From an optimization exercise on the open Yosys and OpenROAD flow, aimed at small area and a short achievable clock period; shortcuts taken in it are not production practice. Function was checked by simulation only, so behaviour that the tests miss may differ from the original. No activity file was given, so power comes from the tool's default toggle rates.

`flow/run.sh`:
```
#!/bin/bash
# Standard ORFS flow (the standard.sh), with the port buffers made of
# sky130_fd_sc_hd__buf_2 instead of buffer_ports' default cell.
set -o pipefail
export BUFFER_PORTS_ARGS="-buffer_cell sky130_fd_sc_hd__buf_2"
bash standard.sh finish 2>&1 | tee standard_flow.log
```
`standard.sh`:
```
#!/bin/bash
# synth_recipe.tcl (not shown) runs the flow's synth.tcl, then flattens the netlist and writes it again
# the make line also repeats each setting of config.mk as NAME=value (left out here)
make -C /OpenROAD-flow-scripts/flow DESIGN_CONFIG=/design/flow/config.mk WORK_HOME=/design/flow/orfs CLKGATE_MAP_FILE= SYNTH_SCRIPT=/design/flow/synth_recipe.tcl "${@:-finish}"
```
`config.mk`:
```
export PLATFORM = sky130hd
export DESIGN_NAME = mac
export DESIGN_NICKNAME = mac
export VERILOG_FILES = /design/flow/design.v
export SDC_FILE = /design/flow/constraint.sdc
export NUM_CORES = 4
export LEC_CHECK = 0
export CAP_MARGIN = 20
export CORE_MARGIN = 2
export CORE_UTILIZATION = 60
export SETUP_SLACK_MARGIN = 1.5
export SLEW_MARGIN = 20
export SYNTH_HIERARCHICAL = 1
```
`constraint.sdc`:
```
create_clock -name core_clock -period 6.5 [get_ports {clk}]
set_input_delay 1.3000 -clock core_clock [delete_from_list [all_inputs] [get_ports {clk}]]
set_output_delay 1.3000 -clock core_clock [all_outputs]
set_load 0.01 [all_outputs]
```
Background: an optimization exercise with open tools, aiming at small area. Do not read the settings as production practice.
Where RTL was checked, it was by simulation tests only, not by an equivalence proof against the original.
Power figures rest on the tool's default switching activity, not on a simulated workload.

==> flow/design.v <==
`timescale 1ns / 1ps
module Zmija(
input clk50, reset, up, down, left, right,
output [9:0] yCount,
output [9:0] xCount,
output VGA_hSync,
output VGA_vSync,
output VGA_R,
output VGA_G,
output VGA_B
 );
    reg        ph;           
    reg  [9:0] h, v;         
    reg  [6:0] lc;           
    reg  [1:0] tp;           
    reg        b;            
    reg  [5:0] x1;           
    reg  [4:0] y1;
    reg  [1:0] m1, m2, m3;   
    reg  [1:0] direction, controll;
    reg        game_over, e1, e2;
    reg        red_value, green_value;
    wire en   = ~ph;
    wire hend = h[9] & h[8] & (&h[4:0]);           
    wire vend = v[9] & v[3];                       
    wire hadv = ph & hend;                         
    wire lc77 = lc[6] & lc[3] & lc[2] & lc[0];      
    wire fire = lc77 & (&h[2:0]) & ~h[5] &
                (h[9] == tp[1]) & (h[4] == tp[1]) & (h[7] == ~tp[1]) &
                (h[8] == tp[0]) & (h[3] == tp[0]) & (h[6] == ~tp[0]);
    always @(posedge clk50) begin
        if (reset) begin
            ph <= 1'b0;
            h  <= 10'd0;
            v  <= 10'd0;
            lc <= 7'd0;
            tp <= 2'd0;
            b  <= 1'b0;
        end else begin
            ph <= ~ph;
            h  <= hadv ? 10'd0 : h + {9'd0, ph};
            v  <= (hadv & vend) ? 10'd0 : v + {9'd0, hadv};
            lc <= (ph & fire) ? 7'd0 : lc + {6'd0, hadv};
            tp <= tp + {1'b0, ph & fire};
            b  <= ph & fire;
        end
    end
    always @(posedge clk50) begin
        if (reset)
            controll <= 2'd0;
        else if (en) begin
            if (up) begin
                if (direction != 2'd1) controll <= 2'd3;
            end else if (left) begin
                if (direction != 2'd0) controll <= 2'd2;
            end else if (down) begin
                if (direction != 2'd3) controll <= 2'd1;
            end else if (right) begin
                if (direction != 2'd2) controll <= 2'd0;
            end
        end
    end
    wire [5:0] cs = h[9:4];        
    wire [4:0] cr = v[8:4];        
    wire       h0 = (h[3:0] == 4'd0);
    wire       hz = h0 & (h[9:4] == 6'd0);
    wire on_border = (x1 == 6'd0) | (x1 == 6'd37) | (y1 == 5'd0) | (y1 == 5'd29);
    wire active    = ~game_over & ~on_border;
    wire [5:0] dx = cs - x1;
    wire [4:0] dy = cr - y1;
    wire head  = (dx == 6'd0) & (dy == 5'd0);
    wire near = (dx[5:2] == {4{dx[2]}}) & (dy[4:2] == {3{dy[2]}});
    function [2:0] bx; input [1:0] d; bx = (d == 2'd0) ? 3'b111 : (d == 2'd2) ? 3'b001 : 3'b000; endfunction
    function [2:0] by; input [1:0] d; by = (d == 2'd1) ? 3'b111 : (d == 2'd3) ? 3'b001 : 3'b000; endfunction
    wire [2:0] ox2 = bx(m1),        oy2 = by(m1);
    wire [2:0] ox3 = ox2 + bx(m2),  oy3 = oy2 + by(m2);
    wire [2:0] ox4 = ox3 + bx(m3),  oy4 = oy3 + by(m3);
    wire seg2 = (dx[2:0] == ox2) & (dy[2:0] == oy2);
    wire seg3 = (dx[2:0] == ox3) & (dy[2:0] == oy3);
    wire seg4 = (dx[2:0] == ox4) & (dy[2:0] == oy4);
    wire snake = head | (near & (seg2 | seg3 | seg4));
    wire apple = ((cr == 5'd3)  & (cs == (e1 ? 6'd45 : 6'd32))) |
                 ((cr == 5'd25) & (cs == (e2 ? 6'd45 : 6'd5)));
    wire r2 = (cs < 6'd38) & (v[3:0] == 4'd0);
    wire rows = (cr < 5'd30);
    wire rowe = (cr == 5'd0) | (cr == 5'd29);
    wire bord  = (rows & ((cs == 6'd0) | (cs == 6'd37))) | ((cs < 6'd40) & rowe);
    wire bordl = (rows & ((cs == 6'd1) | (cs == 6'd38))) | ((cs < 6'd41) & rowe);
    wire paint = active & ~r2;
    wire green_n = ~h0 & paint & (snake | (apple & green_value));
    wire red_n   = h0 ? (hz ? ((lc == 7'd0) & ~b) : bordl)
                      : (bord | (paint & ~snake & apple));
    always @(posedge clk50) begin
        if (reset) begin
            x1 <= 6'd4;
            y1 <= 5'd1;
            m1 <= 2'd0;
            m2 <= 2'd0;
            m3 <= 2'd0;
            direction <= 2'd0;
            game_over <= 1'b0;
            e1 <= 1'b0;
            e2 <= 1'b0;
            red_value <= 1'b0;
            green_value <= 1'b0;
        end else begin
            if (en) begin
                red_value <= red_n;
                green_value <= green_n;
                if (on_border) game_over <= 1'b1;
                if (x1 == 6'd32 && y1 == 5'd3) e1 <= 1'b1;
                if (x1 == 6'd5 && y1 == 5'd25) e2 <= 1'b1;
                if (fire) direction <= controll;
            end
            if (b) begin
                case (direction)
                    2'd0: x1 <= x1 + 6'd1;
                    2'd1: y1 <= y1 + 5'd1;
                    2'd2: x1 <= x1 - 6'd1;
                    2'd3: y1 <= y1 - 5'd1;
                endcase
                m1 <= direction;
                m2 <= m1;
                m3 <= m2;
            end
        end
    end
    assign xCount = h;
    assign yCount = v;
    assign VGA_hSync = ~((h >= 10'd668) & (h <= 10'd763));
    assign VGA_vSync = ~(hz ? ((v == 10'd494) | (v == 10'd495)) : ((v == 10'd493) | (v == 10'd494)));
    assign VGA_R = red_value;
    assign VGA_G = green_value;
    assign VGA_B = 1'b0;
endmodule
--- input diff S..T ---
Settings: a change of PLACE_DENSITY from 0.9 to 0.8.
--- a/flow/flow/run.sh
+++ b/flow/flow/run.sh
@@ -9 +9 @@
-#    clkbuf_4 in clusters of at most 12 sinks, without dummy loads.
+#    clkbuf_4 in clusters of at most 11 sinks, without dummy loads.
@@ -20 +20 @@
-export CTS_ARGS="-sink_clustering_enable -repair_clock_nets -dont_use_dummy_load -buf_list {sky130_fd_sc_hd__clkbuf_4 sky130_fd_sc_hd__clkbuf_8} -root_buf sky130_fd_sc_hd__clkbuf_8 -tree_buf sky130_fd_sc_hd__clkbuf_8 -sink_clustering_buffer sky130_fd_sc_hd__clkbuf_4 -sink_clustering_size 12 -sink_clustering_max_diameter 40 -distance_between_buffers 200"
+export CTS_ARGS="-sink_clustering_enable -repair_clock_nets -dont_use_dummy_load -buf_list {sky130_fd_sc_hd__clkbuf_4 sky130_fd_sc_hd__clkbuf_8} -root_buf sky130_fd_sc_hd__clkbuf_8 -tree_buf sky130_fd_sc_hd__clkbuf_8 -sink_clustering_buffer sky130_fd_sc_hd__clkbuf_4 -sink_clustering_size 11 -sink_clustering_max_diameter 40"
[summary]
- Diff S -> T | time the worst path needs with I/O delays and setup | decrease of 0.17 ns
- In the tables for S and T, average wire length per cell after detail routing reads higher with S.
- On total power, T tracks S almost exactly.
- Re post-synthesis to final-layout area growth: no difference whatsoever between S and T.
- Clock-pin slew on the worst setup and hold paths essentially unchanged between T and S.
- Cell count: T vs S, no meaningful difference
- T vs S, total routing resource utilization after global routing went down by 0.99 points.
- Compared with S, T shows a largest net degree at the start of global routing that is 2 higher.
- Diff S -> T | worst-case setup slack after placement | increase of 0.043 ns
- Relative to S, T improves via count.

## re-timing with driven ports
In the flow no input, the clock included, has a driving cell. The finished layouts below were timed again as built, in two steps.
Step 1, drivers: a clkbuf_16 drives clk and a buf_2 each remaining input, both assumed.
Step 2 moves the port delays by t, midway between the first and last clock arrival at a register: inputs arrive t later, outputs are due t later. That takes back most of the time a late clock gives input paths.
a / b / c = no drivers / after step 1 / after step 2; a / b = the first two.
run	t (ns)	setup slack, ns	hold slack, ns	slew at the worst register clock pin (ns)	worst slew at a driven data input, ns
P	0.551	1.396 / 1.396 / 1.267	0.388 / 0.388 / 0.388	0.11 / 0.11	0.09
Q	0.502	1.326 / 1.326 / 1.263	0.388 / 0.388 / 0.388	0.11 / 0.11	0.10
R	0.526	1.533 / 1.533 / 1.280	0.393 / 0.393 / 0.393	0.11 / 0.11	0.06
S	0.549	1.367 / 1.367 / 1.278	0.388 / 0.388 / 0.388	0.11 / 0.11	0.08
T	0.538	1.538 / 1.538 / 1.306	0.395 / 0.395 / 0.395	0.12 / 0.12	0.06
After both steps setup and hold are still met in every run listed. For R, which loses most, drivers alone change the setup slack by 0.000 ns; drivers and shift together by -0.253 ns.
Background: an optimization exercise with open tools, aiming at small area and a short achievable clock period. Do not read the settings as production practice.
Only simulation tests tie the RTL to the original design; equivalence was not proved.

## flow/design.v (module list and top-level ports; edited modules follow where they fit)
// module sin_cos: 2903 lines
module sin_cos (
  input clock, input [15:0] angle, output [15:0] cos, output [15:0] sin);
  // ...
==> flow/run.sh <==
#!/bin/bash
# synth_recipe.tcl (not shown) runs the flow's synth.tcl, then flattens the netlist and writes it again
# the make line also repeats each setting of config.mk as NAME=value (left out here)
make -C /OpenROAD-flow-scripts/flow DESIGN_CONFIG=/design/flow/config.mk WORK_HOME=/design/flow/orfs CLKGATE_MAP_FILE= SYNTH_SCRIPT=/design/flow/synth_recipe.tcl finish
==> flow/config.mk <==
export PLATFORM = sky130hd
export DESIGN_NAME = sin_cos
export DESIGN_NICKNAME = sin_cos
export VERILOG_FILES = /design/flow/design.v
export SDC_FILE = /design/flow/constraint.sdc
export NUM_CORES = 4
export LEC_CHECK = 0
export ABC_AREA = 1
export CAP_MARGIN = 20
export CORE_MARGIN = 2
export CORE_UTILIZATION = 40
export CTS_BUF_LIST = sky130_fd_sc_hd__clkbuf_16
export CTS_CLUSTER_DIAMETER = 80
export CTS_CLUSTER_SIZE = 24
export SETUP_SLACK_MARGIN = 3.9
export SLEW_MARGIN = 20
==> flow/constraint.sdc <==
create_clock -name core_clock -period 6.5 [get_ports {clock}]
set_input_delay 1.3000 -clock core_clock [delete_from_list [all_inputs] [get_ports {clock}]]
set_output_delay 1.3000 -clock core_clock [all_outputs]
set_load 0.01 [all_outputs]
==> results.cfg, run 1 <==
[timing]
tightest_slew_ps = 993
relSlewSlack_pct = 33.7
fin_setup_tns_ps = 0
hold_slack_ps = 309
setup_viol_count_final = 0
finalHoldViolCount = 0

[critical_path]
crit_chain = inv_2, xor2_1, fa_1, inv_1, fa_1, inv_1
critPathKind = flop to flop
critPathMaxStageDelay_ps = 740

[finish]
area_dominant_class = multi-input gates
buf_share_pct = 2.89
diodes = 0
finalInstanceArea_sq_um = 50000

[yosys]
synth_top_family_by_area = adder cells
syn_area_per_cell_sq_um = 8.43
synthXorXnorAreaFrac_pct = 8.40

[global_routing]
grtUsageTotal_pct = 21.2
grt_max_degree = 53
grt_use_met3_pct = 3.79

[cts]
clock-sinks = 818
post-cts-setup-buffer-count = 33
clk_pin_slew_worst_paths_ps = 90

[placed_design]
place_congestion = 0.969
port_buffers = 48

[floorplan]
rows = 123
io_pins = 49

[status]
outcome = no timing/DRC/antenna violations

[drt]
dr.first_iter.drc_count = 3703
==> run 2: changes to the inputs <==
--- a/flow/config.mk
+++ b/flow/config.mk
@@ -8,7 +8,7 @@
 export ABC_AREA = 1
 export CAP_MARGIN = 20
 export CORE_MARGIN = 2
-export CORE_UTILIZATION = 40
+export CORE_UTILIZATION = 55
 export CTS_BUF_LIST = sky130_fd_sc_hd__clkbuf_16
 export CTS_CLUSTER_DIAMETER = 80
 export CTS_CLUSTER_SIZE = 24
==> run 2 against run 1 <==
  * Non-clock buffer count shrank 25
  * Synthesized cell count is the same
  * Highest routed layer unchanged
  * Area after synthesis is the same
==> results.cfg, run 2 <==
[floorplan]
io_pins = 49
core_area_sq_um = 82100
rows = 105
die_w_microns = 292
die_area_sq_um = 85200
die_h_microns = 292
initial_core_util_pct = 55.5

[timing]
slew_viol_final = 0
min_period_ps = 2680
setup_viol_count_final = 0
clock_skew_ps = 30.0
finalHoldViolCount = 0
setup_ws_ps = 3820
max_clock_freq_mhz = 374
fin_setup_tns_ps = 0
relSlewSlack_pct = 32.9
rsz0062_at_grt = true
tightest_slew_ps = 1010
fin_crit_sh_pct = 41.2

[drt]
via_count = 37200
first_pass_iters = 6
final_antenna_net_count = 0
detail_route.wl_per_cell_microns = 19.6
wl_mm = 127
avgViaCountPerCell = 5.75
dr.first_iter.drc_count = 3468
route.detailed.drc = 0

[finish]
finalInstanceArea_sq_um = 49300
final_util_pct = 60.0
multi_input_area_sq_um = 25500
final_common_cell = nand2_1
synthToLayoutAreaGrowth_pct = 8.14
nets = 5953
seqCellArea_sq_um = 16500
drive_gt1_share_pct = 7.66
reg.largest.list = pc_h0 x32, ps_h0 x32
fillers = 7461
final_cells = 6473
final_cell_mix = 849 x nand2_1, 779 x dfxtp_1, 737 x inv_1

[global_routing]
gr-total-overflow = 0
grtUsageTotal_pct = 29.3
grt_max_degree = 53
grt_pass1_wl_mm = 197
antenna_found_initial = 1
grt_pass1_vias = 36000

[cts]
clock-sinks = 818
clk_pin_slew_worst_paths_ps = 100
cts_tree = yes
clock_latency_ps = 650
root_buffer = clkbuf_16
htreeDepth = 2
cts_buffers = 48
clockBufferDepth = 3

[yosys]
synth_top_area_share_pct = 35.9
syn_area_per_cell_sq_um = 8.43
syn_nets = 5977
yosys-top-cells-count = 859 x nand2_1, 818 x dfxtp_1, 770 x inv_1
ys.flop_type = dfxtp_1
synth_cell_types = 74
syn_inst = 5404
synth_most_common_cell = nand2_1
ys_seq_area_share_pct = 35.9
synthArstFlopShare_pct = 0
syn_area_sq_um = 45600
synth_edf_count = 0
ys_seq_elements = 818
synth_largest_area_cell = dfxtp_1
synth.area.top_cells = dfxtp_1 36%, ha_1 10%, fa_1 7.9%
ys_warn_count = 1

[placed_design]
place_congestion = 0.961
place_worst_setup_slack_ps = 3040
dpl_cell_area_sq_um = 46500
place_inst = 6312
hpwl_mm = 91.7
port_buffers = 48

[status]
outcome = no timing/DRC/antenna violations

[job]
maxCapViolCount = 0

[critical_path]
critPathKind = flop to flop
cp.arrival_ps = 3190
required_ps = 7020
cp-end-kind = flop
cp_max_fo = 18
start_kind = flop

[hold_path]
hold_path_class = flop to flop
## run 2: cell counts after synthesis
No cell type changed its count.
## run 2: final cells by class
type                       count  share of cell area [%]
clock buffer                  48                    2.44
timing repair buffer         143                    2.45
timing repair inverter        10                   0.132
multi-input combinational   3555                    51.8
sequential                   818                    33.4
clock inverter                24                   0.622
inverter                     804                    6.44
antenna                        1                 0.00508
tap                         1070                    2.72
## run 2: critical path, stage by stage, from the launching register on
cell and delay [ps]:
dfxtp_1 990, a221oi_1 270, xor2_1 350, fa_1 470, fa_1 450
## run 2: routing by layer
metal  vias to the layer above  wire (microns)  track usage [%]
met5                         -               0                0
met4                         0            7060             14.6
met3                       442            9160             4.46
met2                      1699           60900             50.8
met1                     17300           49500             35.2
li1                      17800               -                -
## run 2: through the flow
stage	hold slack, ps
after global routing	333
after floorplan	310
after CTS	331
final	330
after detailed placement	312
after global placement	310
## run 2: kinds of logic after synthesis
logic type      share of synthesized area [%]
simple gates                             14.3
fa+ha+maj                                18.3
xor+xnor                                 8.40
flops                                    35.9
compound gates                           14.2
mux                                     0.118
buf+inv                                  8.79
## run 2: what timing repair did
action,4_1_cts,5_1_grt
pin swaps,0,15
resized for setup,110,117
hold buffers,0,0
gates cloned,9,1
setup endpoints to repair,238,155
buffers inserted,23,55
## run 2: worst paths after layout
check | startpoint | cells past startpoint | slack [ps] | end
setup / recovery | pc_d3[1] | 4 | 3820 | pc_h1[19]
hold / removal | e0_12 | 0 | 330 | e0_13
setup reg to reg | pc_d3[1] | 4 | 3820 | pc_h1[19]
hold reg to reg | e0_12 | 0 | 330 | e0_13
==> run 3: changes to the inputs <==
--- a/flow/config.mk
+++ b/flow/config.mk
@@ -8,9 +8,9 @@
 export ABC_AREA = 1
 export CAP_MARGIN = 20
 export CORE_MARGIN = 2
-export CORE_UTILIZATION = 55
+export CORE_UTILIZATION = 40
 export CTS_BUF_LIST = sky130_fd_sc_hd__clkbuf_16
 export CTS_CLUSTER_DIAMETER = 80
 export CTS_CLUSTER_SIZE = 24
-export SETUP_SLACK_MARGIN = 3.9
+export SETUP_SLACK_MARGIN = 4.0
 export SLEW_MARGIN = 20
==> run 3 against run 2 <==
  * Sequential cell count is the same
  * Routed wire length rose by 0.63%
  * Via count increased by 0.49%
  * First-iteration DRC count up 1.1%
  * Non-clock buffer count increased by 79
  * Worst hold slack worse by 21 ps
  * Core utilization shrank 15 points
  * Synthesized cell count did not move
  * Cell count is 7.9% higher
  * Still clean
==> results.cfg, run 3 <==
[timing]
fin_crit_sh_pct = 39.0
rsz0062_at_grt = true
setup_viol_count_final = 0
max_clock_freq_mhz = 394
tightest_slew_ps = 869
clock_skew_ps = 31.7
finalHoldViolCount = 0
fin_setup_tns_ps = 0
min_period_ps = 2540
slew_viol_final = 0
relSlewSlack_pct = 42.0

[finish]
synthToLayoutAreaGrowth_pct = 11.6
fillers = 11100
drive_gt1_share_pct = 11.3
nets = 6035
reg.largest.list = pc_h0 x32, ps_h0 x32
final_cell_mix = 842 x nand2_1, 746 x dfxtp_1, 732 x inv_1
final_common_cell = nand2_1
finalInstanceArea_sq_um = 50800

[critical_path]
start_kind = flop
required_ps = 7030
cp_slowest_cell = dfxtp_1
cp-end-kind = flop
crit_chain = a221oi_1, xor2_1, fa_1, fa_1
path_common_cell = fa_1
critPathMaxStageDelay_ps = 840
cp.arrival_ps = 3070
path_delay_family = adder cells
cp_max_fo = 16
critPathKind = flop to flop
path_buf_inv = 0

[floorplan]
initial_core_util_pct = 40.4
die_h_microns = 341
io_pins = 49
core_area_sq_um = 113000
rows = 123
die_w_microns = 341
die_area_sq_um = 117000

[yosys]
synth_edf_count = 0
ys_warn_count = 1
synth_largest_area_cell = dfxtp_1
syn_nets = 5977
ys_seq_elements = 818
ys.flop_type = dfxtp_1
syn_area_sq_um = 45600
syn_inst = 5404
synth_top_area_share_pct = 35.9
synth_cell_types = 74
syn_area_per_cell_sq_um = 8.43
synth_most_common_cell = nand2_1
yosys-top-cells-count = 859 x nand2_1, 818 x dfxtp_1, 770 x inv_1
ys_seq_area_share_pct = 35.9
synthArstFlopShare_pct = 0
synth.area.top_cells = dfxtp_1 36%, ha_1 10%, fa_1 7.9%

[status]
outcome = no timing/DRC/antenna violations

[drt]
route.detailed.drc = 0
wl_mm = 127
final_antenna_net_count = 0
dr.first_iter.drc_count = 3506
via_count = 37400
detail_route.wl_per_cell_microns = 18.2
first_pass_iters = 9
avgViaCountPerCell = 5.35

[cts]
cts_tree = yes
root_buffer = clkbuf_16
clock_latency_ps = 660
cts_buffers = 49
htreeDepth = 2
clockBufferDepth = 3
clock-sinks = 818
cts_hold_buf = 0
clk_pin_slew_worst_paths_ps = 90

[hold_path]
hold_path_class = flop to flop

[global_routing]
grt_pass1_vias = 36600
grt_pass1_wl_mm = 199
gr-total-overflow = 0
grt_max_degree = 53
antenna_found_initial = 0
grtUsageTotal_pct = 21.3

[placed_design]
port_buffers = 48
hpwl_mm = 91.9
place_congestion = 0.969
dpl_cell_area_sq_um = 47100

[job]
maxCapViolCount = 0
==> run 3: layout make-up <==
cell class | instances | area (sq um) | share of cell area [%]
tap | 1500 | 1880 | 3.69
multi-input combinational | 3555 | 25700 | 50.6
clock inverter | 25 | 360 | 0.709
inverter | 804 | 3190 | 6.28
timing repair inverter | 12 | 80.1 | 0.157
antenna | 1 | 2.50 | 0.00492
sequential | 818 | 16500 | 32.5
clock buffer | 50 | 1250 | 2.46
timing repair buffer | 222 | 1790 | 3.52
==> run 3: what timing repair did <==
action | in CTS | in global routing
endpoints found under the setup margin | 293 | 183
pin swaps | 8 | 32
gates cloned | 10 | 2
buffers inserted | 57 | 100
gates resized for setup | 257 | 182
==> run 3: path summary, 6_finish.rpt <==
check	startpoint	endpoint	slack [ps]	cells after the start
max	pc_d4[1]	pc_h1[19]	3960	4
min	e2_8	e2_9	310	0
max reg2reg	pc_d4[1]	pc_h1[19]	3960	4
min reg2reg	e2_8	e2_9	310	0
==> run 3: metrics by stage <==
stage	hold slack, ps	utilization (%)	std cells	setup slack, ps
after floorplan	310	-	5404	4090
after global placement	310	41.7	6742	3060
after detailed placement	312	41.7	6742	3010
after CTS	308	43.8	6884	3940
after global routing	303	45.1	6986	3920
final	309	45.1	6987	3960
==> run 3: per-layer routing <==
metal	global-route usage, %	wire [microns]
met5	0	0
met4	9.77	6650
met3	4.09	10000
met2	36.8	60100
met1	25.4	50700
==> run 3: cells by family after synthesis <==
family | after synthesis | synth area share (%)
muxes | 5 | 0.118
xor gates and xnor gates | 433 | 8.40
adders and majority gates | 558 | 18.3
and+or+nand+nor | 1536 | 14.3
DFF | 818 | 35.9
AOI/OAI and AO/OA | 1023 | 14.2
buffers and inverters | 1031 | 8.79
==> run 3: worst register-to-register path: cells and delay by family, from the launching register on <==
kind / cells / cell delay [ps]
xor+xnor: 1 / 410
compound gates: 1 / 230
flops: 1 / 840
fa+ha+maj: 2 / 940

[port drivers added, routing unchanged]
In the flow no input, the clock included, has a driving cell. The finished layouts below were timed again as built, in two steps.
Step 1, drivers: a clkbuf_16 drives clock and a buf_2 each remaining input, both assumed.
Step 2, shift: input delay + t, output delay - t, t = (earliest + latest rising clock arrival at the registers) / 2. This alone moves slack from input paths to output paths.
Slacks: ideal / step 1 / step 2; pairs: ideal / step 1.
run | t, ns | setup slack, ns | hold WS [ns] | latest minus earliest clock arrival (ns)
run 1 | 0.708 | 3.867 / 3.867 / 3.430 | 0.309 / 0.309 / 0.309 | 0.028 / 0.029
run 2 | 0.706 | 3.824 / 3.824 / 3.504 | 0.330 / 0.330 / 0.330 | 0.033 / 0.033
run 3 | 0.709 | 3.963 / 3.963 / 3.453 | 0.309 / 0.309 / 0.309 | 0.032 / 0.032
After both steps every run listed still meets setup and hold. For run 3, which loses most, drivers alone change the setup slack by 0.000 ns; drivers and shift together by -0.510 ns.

■ ■ ■

### Task
Please give an exact copy of the lines above, beginning with the line containing "- Relative to S, T improves via count." and running through the line containing "a / b / c = no", and of no other lines.

### Output
- Relative to S, T improves via count.

## re-timing with driven ports
In the flow no input, the clock included, has a driving cell. The finished layouts below were timed again as built, in two steps.
Step 1, drivers: a clkbuf_16 drives clk and a buf_2 each remaining input, both assumed.
Step 2 moves the port delays by t, midway between the first and last clock arrival at a register: inputs arrive t later, outputs are due t later. That takes back most of the time a late clock gives input paths.
a / b / c = no drivers / after step 1 / after step 2; a / b = the first two.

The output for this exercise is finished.